June 12, 2020 at 10:35am
June 12, 2020 at 10:35am
#985527
It’s time to address the 600 pound email in the room: [REMINDER] Update Your Blog.

I get this reminder daily. Even updating my blog only buys me 24 hours of peace.

It’s been pointed out to me that I don’t have to get this reminder quite as often. I could set the trigger to fire it off monthly. I could even turn it off entirely.

Or so you would think.

The blog reminder is like an alarm clock. Without an alarm, one might sleep all day and miss the school bus, or be late for work. And there’s this little loophole built in. You can hit the snooze button a number of times, allowing you to jolt your brain over and over until it accepts the fact that it’s morning. You can set the alarm to go off half an hour early as a test run to wake you up a little then let you slip back to dreamland before the real alarm goes off. You can set multiple alarms at half-hour intervals to annoy you (and anyone else in the house) awake. I do all of these things - and I set my blog to send a reminder to update daily (probably because there’s no way to set it for more than once per day).

Without a blog reminder, I truly would forget all about the blog. I would start watching television, updating my Facebook, or get lost in YouTube and never find my way out.

The blog reminder and the alarm clock are similar in another way. Eventually, the alarm clock is so irritating it gets sworn at, has a book hurled at it, or it is thrown to the floor. In the same way, the blog reminder annoys me and makes me angry. It’s relentless. I bristle at being told what to do and swear never to blog again. But I don’t turn the reminder off, just as I always set my alarm again for the next day, because I am human and believe that someday, I will develop willpower (I won’t).

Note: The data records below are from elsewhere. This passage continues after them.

**config.mk**
```make
export PLATFORM = sky130hd
export DESIGN_NAME = mpr_ram
export DESIGN_NICKNAME = d
export VERILOG_FILES = /design/src/design/mpr_ram.sv
export SDC_FILE = /design/constraint.sdc
export NUM_CORES = 2
export LEC_CHECK = 0
export BUFFER_PORTS_ARGS = -buffer_cell sky130_fd_sc_hd__buf_2
export CAP_MARGIN = 20
export CORE_ASPECT_RATIO = 0.9
export CORE_MARGIN = 3
export CORE_UTILIZATION = 62
export CTS_BUF_LIST = sky130_fd_sc_hd__clkbuf_4 sky130_fd_sc_hd__clkbuf_8
export DETAILED_ROUTE_END_ITERATION = 8
export HOLD_SLACK_MARGIN = 0.1
export PLACE_DENSITY = 0.81
export SETUP_SLACK_MARGIN = 0.4
export SYNTH_ARGS = -nofsm -noshare
export SYNTH_HDL_FRONTEND = slang
export SYNTH_SLANG_ARGS = --single-unit
```
**constraint.sdc**
```tcl
create_clock -name clk -period 3.25 [get_ports clk]
set_input_delay 0.4875 -clock clk [delete_from_list [all_inputs] [get_ports clk]]
set_output_delay 0.4875 -clock clk [all_outputs]
set_load 0.005 [all_outputs]
```
**src/design/mpr_ram.sv**
```systemverilog
// generic single write port, single read port ram with registered read
module mpr_ram #(
    parameter int WIDTH = 8,
    parameter int DEPTH = 256
) (
    input  logic                     clk,
    input  logic                     wr_en,
    input  logic [$clog2(DEPTH)-1:0] wr_addr,
    input  logic [WIDTH-1:0]         wr_data,
    input  logic [$clog2(DEPTH)-1:0] rd_addr,
    output logic [WIDTH-1:0]         rd_data
);

    logic [WIDTH-1:0] mem [DEPTH];

    always_ff @(posedge clk)
    begin
        if (wr_en)
        begin
            mem[wr_addr] <= wr_data;
        end
        rd_data <= mem[rd_addr];
    end

endmodule

```
==> out/qor.csv <==
metric;value;unit
area growth from synthesis to layout;13.9;%
library cells used by synthesis;55;
critical path cell sequence;mux4_2, mux4_2, nor2b_1, nor4_1, buf_4, nor4_1;
Setup crit end kind;register;
Critical Path AT;3.58;ns
die height;346;µm
Top Layer Used;met5;
post-route ant nets;0;
GRT Util Overall;30.4;%
Hold Path Class;input pin to register;
clk slew on worst S/H paths;0.06;ns
root buf cell;clkbuf_8;
drt pass-1 iters;6;
worst skew pair latency;0.99;ns
die width;384;µm
worst relative slew slack;21.8;%
WL met3;28.8;mm
GP Congestion;0.892;
vias post-DR;42527;
hold slack;0.140;ns
sequential-to-total area share from yosys stat;77.5;%
Async SR Flop Fraction;0;%
top cell type by total area after synthesis;edfxtp_1;
Top delay family on crit path;multiplexers;
WP buf/inv;1;
fin util;71.3;%
area of the mapped netlist;79600;µm²
post-synthesis register bit count;2056;
Leak;0.0292;µW
Initial Util;62.5;%
Routed WL;198;mm
share of the synthesized area in the top cell type;77.3;%
DR DRC count;0;
num rows;124;
most frequent cells in the layout;edfxtp_1, mux4_2, buf_4;
number of synthesized flops with an enable pin;2048;
CTS Buf Count;317;
Syn. warnings;0;
flop2flop setup slack;0.48;ns
Fin. Hold Viols;0;
Met1 Wirelength;69.9;mm
core area;127000;µm²
first-pass GRT wire length;291;mm
Synth Net Count;3759;
CTS Sinks;2056;
VDD IR-drop max;0.000567;V
CTS H-Tree Depth;5;
maxcap violations;0;
status;finished clean;
Pwr per Cell Area;580;nW/µm²
Tmin final;2.77;ns
layout cell share with drive strength beyond 1;31.8;%
Slew Limit Fails;0;
RSZ-0062 raised after global routing;no;
Final Skew;0.0623;ns
vias in the first global route;42887;
type of the worst setup path;register to register;
final worst slack;0.484;ns
# setup viols final;0;
Die ar.;133000;µm²
io pins;34;
CP peak stage delay;0.72;ns
WL/cell;31.7;µm
CTS tree;yes;
initial antenna violation count;9;
Port Buffers;33;
metal2 WL;91.4;mm
Slew @ Worst Pin;1.16;ns
final HPWL from detailed placement;123;mm
Avg Cell Area, Syn;21.3;µm²
worst-path fanout max;1;
Top FF cell, synth;edfxtp_1;
most common cell after layout, fill and taps aside;edfxtp_1;
total grt overflow;0;
crit path launch type;register;
vias per inst;6.79;
Slowest-stage cell, CP;nor4_1;
DRT iter0 DRCs;6889;
Syn Inst Count;3733;
post-place setup slack;-0.385;ns
maximum clock path buffer count;4;
pin count of the biggest net entering global routing;134;
Worst Path Required;4.07;ns
crit share post-route;85.1;%
synth top area cells;edfxtp_1, mux4_2, mux2i_1;
Final #Nets;4356;
FMAX;362;MHz
==> final timing paths <==
| path | startpoint | to | cells after the start |
|---|---|---|---|
| min reg2reg | mem[103][7] | rd_data[7] | 5 |
| max | mem[67][4] | rd_data[4] | 6 |
| min | wr_data[6] | mem[74][6] | 1 |
| max reg2reg | mem[67][4] | rd_data[4] | 6 |
==> cell families (layout without fill, tap and decap cells) <==
kind of cell	count (synthesis)	after routing	synth area share, %
AO/OA/AOI/OAI	385	385	3.42
AND/OR/NAND/NOR	466	466	2.63
multiplexers	591	591	14.6
other	0	10	0
buffers and inverters	235	1056	1.83
flip-flops	2056	2056	77.5
==> synthesized netlist by cell type (2+ instances only) <==
library cell / n
buf_6: 21
a311oi_1: 2
nor2_1: 282
and3b_1: 2
nor2b_1: 31
nor4_2: 3
mux4_2: 454
a31oi_1: 2
nand3b_1: 2
buf_1: 22
a211oi_1: 16
nor3_1: 22
mux4_1: 2
buf_2: 31
o221ai_1: 46
o22a_1: 5
buf_12: 8
mux2i_1: 134
buf_4: 27
dfxtp_1: 8
nand2b_1: 8
a2111oi_1: 2
a21oi_1: 96
nand4_1: 10
a22o_1: 8
nor4_1: 24
buf_8: 13
nand3_1: 34
a22oi_1: 133
clkbuf_1: 111
and2_1: 6
a2111oi_0: 2
o21ai_0: 10
o21ai_1: 2
a221oi_1: 13
o211ai_1: 10
edfxtp_1: 2048
or2_2: 4
o32ai_1: 4
o22ai_1: 28
nand2_1: 33
==> registers in the layout (all words and copies together), names as in the netlist <==
register  flops
mem        2048
rd_data       8
==> metrics by stage <==
stage / cell area [µm²] / total power, µW / TNS (ns) / cells
2_1_floorplan: 79600 / 31200 / 0 / 3733
3_3_place_gp: 84600 / 32500 / -1.18 / 5708
3_5_place_dp: 84600 / 32600 / -1.50 / 5708
4_1_cts: 90600 / 52700 / 0 / 6254
5_1_grt: 90600 / 54000 / 0 / 6257
6_report: 90600 / 52500 / 0 / 6265
==> layout make-up <==
cell class / count / area (µm²)
flip-flops and latches: 2056 / 61700
clock buffers: 431 / 5290
clock inverters: 112 / 638
diodes: 10 / 25.0
repair buffers: 511 / 4400
inverters: 2 / 7.51
multi-input cells: 1442 / 16500
fillers: 6910 / 36600
well taps: 1701 / 2130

But here’s another problem: I did update my blog the other day and the next morning, there was no “[REMINDER] Update Your Blog” email. I felt ignored and lonely.

So, you see, I can’t turn off the reminder. Ever.


June 8, 2020 at 7:48am
June 8, 2020 at 7:48am
#985238
Names change a lot around here.

I noticed over the last year since I joined WDC, that people often change their handles to suit the season or a holiday or for personal reasons that they are not required to share with me. Not trying to pry, not at all.

But I hadn't thought about changing my name until I realized it probably made no sense to most people. I am not sure I thought very hard about my name when I chose it. After all, I didn't know what WDC was all about or how long I'd be staying. I might have chosen differently if I had.

Anyway, at the time, I'd been watching some television shows from Scandinavia and since I am half Danish, the idea of "Nordic Noir" appealed. Nordic Noir is a genre of Scandinavian dark crime fiction. Maybe it doesn't fit exactly as I don't write crime fiction, but I felt both nordic and noir. I hadn't considered whether or not the name would make sense to anyone else or be difficult to pronounce. Noir is French for the color black or the general sense of darkness and is often used to describe various artistic styles - like "film noir" - but most non French-speaking people don't use the word noir on any regular basis.

For the record, "noir" is pronounced something like "nwahr". But that doesn't really matter much when you're reading and what's in a name? So, I didn't really think much about NordicNoir being a poor name choice or that perhaps it should have been "noire" since that is the feminine form or even that the name might eventually become my "bête noire" (literally, black beast - something you dislike very much or is annoying to you).

So, all of this to say that I have finally updated my portfolio introduction page and changed my handle to Ned. Now, I know that Ned doesn't sound any more feminine than NordicNoir, but it's a name I have used on the net and in writing and blogging for more than a decade. Ned is a diminutive form of an anagram of my real name, and it feels familiar to me. I can slip into Ned the way one can slip into an old, worn-out shoe. It's comfy and conformed to the shape of one's foot, no matter how deformed the toes or how big the corns.

So, that's it. The story of Ned (me) who is also NordicNoir (me, too). Slightly boring, I know. But hey, anything to avoid the dreaded "Reminder: Update Your Blog" email, right?